Final answer:
Using Dalton's Law of Partial Pressures, the total initial pressure of gases A and B is 0.968 atm. For a precise calculation of the final pressure after adding a third gas, detailed information such as the temperature, gas constant, and identity of the third gas is necessary.
Step-by-step explanation:
Dalton's Law of Partial Pressures
To determine the total pressure in a container after adding a third gas, we apply Dalton's Law of Partial Pressures. This law states that the total pressure of a gas mixture is equal to the sum of the partial pressures of each component gas in the mixture. In the provided scenario, gas A exerts a partial pressure of 0.292 atm, and gas B has a partial pressure of 0.676 atm. The total initial pressure is therefore 0.292 atm + 0.676 atm = 0.968 atm.
To find the partial pressure of the third gas, we use the ideal gas law (PV=nRT), where P is the pressure, V is the volume, n is the number of moles, R is the ideal gas constant, and T is the temperature in Kelvin.

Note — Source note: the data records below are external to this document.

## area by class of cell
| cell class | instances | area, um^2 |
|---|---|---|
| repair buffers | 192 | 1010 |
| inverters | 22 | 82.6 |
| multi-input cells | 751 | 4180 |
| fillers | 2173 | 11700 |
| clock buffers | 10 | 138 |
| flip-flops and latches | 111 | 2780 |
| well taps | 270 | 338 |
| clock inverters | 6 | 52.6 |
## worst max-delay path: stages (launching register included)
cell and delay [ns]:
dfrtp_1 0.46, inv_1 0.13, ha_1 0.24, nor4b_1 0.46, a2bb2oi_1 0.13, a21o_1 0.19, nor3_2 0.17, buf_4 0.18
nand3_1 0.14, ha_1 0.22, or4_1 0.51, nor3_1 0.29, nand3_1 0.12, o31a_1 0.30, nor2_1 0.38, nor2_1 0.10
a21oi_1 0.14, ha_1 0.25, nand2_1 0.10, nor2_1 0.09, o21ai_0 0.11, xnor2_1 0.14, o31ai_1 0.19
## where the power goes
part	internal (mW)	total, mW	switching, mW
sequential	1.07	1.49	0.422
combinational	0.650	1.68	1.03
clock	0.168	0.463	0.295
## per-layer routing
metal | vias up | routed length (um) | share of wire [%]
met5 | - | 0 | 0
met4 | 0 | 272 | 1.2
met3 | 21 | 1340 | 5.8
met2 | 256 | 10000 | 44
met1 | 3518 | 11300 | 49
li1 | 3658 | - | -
<file path="config.mk">
export PLATFORM = sky130hd
export DESIGN_NAME = matrix_stream_parser
export DESIGN_NICKNAME = d
export VERILOG_FILES = /design/src/rtl/matrix_stream_parser.sv
export SDC_FILE = /design/constraint.sdc
export NUM_CORES = 1
export LEC_CHECK = 0
export ABC_AREA = 1
export BUFFER_PORTS_ARGS = -buffer_cell sky130_fd_sc_hd__buf_2
export CELL_PAD_IN_SITES_DETAIL_PLACEMENT = 1
export CELL_PAD_IN_SITES_GLOBAL_PLACEMENT = 1
export CORE_MARGIN = 10
export CORE_UTILIZATION = 42
export CTS_CLUSTER_SIZE = 25
export DETAILED_ROUTE_END_ITERATION = 8
export HOLD_SLACK_MARGIN = 0.06
export PLACE_DENSITY_LB_ADDON = 0.1
export SLEW_MARGIN = 25
export SYNTH_ARGS = -nofsm -noshare
export SYNTH_HDL_FRONTEND = slang
export SYNTH_SLANG_ARGS = --single-unit
</file>
<file path="constraint.sdc">
create_clock -name clk -period 3.3 [get_ports clk]
set_input_delay 0.33 -clock clk [delete_from_list [all_inputs] [get_ports clk]]
set_output_delay 0.33 -clock clk [all_outputs]
set_load 0.03 [all_outputs]
</file>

However, since the temperature and volume are constant, and R is a constant, the pressure exerted by the third gas is directly proportional to the number of moles of the gas. If we were given the gas constant and the temperature, we could calculate it exactly. Yet, in this question, we are not given these values, nor are we given what the third gas is.
Without the specific details needed to calculate the exact pressure of the third gas, we cannot calculate the final pressure in the container. More information is required to provide a complete answer.